Long before ChatGPT was a thing I persuaded OpenAI to let me help train their GPT model. My specialist subject was predicting if the UK interest rate would rise or fall over both the short and medium terms. I also tried to use GPT to predict if property prices would rise or fall subject to economic conditions. I soon discovered that generative AI models are not particularly good at complex math. They predict the answer, rather than work it out. I wanted an AI that could process complex math problems by applying novel and optimised methodologies. I wanted the computer to develop a solution itself, rather than me program one.


I spent months trying to find a solution, fortunately I am hooked on cosmology and philosophy so I know my way around nature a little bit.
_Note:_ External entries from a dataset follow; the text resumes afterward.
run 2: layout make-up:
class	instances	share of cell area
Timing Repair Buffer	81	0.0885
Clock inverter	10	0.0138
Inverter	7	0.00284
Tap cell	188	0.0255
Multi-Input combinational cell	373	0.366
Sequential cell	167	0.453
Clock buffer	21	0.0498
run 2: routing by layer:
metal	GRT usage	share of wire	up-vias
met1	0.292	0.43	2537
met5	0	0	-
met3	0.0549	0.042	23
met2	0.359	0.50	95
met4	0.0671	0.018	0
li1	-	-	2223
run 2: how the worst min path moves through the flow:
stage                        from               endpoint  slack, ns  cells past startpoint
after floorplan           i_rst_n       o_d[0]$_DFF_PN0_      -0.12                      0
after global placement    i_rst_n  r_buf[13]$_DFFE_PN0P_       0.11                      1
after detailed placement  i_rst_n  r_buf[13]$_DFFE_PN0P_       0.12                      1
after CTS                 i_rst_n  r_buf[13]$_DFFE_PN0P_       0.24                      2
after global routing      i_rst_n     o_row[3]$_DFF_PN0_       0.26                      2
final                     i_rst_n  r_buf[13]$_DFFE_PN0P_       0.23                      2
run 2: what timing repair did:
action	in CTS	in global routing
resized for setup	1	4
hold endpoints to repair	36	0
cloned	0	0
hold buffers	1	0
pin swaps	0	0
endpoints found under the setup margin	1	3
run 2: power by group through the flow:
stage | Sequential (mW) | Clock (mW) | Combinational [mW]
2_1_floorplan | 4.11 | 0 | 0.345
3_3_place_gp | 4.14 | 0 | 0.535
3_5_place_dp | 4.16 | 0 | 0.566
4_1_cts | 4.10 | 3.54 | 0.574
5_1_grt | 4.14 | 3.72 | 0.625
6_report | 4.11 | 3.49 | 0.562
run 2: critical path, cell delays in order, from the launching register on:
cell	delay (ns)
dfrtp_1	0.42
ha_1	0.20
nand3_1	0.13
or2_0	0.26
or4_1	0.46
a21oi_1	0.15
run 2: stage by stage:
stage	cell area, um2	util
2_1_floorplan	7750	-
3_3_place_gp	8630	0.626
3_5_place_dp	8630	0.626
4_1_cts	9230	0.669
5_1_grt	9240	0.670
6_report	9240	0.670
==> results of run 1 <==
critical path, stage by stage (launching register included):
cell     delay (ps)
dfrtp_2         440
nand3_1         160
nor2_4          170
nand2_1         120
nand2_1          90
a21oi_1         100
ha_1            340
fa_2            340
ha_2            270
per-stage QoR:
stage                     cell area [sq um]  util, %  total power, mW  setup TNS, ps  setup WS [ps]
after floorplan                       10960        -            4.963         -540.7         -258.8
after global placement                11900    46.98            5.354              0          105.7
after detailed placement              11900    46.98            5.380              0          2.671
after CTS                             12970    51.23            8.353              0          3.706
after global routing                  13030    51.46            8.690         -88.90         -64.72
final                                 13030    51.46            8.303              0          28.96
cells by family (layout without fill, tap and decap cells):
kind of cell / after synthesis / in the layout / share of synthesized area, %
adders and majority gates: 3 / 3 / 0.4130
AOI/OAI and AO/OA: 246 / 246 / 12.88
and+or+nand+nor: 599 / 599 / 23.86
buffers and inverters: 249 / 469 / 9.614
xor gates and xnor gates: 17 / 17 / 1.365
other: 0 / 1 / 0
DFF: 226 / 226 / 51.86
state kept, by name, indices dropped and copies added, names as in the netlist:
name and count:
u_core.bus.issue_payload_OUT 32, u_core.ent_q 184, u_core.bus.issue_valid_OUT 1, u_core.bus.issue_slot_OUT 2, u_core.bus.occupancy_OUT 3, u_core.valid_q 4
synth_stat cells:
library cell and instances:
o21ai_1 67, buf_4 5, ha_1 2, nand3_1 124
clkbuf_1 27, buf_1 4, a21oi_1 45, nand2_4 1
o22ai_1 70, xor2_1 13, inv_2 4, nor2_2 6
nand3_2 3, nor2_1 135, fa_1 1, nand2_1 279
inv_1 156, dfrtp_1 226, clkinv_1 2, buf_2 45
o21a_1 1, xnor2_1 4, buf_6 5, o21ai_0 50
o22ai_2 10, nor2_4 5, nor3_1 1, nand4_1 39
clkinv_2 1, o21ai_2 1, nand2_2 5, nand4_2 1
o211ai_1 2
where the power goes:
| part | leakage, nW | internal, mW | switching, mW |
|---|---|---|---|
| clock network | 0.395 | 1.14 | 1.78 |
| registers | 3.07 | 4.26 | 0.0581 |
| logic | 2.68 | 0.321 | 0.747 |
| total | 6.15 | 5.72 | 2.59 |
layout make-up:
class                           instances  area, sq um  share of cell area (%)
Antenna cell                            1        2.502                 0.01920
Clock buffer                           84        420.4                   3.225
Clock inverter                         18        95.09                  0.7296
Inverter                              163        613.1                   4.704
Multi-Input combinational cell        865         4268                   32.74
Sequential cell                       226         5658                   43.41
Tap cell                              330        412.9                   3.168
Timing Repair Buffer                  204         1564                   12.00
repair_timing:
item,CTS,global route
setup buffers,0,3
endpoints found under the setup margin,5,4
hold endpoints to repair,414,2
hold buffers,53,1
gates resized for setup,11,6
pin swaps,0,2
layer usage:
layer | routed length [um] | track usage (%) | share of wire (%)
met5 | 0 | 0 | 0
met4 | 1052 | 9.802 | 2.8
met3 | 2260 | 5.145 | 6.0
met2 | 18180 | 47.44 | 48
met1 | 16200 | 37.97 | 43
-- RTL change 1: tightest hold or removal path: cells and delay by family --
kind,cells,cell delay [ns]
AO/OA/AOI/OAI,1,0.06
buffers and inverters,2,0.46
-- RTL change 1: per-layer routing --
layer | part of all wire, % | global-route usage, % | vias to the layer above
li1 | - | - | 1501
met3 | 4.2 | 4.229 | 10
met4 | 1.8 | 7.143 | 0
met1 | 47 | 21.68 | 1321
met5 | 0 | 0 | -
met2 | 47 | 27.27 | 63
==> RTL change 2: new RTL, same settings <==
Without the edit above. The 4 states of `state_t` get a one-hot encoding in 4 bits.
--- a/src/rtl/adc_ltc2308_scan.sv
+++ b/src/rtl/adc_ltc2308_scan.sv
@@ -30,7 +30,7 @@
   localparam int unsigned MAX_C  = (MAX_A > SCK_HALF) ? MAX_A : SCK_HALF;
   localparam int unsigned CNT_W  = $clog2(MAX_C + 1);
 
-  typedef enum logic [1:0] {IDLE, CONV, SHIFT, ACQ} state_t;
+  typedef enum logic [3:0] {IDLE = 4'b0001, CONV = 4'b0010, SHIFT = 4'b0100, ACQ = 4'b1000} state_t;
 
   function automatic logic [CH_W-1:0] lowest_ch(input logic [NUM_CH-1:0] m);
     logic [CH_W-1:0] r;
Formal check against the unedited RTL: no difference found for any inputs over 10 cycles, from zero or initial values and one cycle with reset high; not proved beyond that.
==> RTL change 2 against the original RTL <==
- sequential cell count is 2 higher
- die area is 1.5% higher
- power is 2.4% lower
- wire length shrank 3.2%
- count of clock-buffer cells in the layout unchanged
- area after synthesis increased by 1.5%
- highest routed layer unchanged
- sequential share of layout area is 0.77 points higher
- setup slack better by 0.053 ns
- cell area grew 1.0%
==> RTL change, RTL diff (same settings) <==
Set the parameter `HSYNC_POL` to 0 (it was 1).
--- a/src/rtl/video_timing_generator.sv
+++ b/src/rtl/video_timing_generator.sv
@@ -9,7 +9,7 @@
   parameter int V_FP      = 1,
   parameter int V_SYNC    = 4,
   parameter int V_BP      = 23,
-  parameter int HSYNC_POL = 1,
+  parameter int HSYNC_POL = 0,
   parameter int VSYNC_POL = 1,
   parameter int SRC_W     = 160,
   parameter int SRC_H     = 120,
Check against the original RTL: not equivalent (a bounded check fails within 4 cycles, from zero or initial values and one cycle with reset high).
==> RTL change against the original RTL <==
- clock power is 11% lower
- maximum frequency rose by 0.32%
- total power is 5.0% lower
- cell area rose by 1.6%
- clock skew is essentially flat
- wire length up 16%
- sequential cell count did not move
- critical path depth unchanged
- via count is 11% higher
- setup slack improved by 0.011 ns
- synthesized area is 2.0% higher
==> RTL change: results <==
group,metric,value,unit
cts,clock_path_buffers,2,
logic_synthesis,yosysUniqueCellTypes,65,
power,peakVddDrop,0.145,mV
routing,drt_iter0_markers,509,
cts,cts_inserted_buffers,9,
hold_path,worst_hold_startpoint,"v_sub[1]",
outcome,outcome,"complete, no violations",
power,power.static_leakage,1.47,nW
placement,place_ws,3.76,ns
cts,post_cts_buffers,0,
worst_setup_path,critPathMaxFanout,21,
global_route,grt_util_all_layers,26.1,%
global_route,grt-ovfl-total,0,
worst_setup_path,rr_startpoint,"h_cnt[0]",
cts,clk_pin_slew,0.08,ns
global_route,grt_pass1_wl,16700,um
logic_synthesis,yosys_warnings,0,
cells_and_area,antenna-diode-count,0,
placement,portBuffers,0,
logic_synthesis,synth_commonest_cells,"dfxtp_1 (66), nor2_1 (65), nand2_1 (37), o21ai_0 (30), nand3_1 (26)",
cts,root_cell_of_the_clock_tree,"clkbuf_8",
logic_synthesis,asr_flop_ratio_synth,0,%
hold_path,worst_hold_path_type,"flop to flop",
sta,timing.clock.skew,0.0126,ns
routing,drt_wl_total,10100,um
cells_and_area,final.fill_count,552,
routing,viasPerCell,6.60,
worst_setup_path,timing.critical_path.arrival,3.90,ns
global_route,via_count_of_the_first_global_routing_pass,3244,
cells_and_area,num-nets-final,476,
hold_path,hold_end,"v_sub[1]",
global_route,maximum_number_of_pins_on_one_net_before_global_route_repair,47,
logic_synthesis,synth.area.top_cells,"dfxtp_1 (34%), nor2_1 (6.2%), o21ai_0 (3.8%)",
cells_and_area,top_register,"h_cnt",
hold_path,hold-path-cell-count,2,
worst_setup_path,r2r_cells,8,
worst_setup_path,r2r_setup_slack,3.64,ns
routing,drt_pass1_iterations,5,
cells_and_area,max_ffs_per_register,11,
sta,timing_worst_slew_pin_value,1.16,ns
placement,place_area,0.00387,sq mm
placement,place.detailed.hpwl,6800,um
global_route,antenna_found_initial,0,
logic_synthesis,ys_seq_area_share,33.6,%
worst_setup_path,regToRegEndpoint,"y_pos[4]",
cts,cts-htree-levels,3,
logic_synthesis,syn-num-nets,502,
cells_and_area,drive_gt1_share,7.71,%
[config.mk]
export PLATFORM = sky130hd
export DESIGN_NAME = muldiv_iter
export DESIGN_NICKNAME = d
export VERILOG_FILES = /design/src/rtl/muldiv_iter.sv
export SDC_FILE = /design/constraint.sdc
export NUM_CORES = 1
export LEC_CHECK = 0
export BUFFER_PORTS_ARGS = -buffer_cell sky130_fd_sc_hd__buf_2
export CAP_MARGIN = 20
export CORE_UTILIZATION = 45
export CTS_CLUSTER_SIZE = 25
export DETAILED_ROUTE_END_ITERATION = 10
export PLACE_DENSITY_LB_ADDON = 0.1
export SLEW_MARGIN = 15
export SYNTH_ARGS = -nofsm -noshare
export SYNTH_HDL_FRONTEND = slang
export SYNTH_SLANG_ARGS = --single-unit
[constraint.sdc]
create_clock -name clk -period 6.95 [get_ports clk]
set_clock_uncertainty 0.2 [all_clocks]
set_input_delay 1.39 -clock clk [delete_from_list [all_inputs] [get_ports clk]]
set_output_delay 1.39 -clock clk [all_outputs]
set_load 0.05 [all_outputs]
[src/rtl/muldiv_iter.sv]
// Iterative RV32M multiply/divide unit: one shift-add or restoring shift-subtract step per cycle.
// Optional MULDIV_EARLY_OUT_EN: trivial operands (divide by zero, signed overflow, zero multiply) finish in one cycle.
module muldiv_iter #(
    parameter int XLEN = 32
) (
    input  logic            clk,
    input  logic            rst_n,
    input  logic            start,
    input  logic [2:0]      funct3,
    input  logic [XLEN-1:0] op_a,
    input  logic [XLEN-1:0] op_b,
    output logic            busy,
    output logic            done,
    output logic [XLEN-1:0] result
);

    localparam int CNT_W = (XLEN > 1) ? $clog2(XLEN) : 1;
    localparam logic [CNT_W-1:0] LAST = CNT_W'(XLEN - 1);
    localparam logic [XLEN-1:0] MOST_NEG = {1'b1, {(XLEN-1){1'b0}}};
    localparam logic [XLEN-1:0] ALL_ONES = '1;

    typedef enum logic [1:0] {IDLE, CALC, DONE} state_t;

    state_t            state;
    logic [CNT_W-1:0]  cnt;

    logic [2:0]        op_q;
    logic [XLEN-1:0]   acc;
    logic [XLEN-1:0]   lo;
    logic [XLEN-1:0]   dvs;
    logic              neg_res;
    logic              neg_rem;
    logic              div_zero;
    logic              div_ovf;
    logic [XLEN-1:0]   a_save;

    logic              a_signed;
    logic              b_signed;
    logic              a_neg;
    logic              b_neg;
    logic              ovf_in;
    logic              accept;
    logic [XLEN-1:0]   a_mag;
    logic [XLEN-1:0]   b_mag;

    logic [XLEN:0]     sum;
    logic [XLEN:0]     rem_shift;
    logic [XLEN:0]     diff;
    logic [XLEN-1:0]   acc_nxt;
    logic [XLEN-1:0]   lo_nxt;

    logic [2*XLEN-1:0] prod;
    logic [XLEN-1:0]   quo;
    logic [XLEN-1:0]   rem;
    logic [XLEN-1:0]   final_res;

    function automatic logic [XLEN-1:0] neg_if(input logic n, input logic [XLEN-1:0] v);
        return n ? -v : v;
    endfunction

    function automatic logic [2*XLEN-1:0] neg_wide(input logic n, input logic [2*XLEN-1:0] v);
        return n ? -v : v;
    endfunction

    always_comb begin
        a_signed = (funct3 == 3'b001) || (funct3 == 3'b010) ||
                   (funct3 == 3'b100) || (funct3 == 3'b110);
        b_signed = (funct3 == 3'b001) || (funct3 == 3'b100) || (funct3 == 3'b110);
        a_neg    = a_signed & op_a[XLEN-1];
        b_neg    = b_signed & op_b[XLEN-1];
        a_mag    = neg_if(a_neg, op_a);
        b_mag    = neg_if(b_neg, op_b);
        ovf_in   = funct3[2] && b_signed && (op_a == MOST_NEG) && (op_b == ALL_ONES);
        accept   = start && (state != CALC);
    end

    // Multiply keeps the product in {acc, lo} and shifts right; divide shifts the
    // dividend out of lo into acc while quotient bits shift in at lo[0].
    always_comb begin
        sum       = {1'b0, acc} + (lo[0] ? {1'b0, dvs} : '0);
        rem_shift = {acc, lo[XLEN-1]};
        diff      = rem_shift - {1'b0, dvs};
        if (op_q[2]) begin
            acc_nxt = diff[XLEN] ? rem_shift[XLEN-1:0] : diff[XLEN-1:0];
            lo_nxt  = {lo[XLEN-2:0], ~diff[XLEN]};
        end else begin
            acc_nxt = sum[XLEN:1];
            lo_nxt  = {sum[0], lo[XLEN-1:1]};
        end
    end

    // Result is formed from the last step's outputs so it can be registered on the edge entering DONE.
    always_comb begin
        prod = neg_wide(neg_res, {acc_nxt, lo_nxt});
        quo  = neg_if(neg_res, lo_nxt);
        rem  = neg_if(neg_rem, acc_nxt);
        case (op_q)
            3'b000:                final_res = prod[XLEN-1:0];
            3'b001, 3'b010, 3'b011: final_res = prod[2*XLEN-1:XLEN];
            3'b100, 3'b101:        final_res = div_zero ? ALL_ONES : (div_ovf ? MOST_NEG : quo);
            default:               final_res = div_zero ? a_save : (div_ovf ? '0 : rem);
        endcase
    end

`ifdef MULDIV_EARLY_OUT_EN
    logic            trivial;
    logic [XLEN-1:0] trivial_res;

    always_comb begin
        trivial     = 1'b0;
        trivial_res = '0;
        if (funct3[2]) begin
            if (op_b == '0) begin
                trivial     = 1'b1;
                trivial_res = funct3[1] ? op_a : ALL_ONES;
            end else if (ovf_in) begin
                trivial     = 1'b1;
                trivial_res = funct3[1] ? '0 : MOST_NEG;
            end
        end else if ((op_a == '0) || (op_b == '0)) begin
            trivial = 1'b1;
        end
    end
`endif

    always_ff @(posedge clk) begin
        if (accept) begin
            op_q     <= funct3;
            acc      <= '0;
            lo       <= a_mag;
            dvs      <= b_mag;
            neg_res  <= a_neg ^ b_neg;
            neg_rem  <= a_neg;
            div_zero <= (op_b == '0);
            div_ovf  <= ovf_in;
            a_save   <= op_a;
        end else if (state == CALC) begin
            acc <= acc_nxt;
            lo  <= lo_nxt;
        end
    end

    always_ff @(posedge clk or negedge rst_n) begin
        if (!rst_n) begin
            state  <= IDLE;
            cnt    <= '0;
            busy   <= 1'b0;
            done   <= 1'b0;
            result <= '0;
        end else begin
            case (state)
                IDLE, DONE: begin
                    done <= 1'b0;
                    busy <= 1'b0;
                    if (start) begin
`ifdef MULDIV_EARLY_OUT_EN
                        if (trivial) begin
                            state  <= DONE;
                            done   <= 1'b1;
                            result <= trivial_res;
                        end else
`endif
                        begin
                            state <= CALC;
                            busy  <= 1'b1;
                            cnt   <= '0;
                        end
                    end else begin
                        state <= IDLE;
                    end
                end
                CALC: begin
                    if (cnt == LAST) begin
                        state  <= DONE;
                        busy   <= 1'b0;
                        done   <= 1'b1;
                        result <= final_res;
                        cnt    <= '0;
                    end else begin
                        cnt <= cnt + 1'b1;
                    end
                end
                default: begin
                    state <= IDLE;
                    busy  <= 1'b0;
                    done  <= 1'b0;
                end
            endcase
        end
    end

endmodule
By studying the behaviour of other types of intelligence I concluded that swarm intelligence might hold the answer.


In fact there are a number of artificial swarm intelligence experiments that you can watch on YouTube. However, they all seemed to have a number of common problems. So you can see the processing taking place all the experiments run very slowly. I believe that the best solution must run as fast as possible, thousands of times natural speed. Secondly, the “things” swarming in the experiments are all exactly the same, I thought why? In my concept the dants (digital ants) are organised into a large number of groups, with each group of dants having different abilities – rather like real ants, they have different jobs.


Also the environments that the experiments run in are all very plain. I believe that the environment (or hive) could be rich, meaning that it contains complex rules that cause the dants to swarm in a certain way, and to stick together to form “process chains”.


The question is, can artificial swarm intelligence solve complex math problems where generative cannot? I believe it can. My colleagues and I are building a new AI architecture called NEXUS, which is based on artificial swarm intelligence. This is a completely different approach to the neural networks found in generative AI. NEXUS will build optimised processing chains rather than predict an output through a neural network.


NEXUS will be rubbish at text and image processing, but when it comes to solving complex math problems, I believe it will excel. This is important when you are landing a space ship or designing a new drug.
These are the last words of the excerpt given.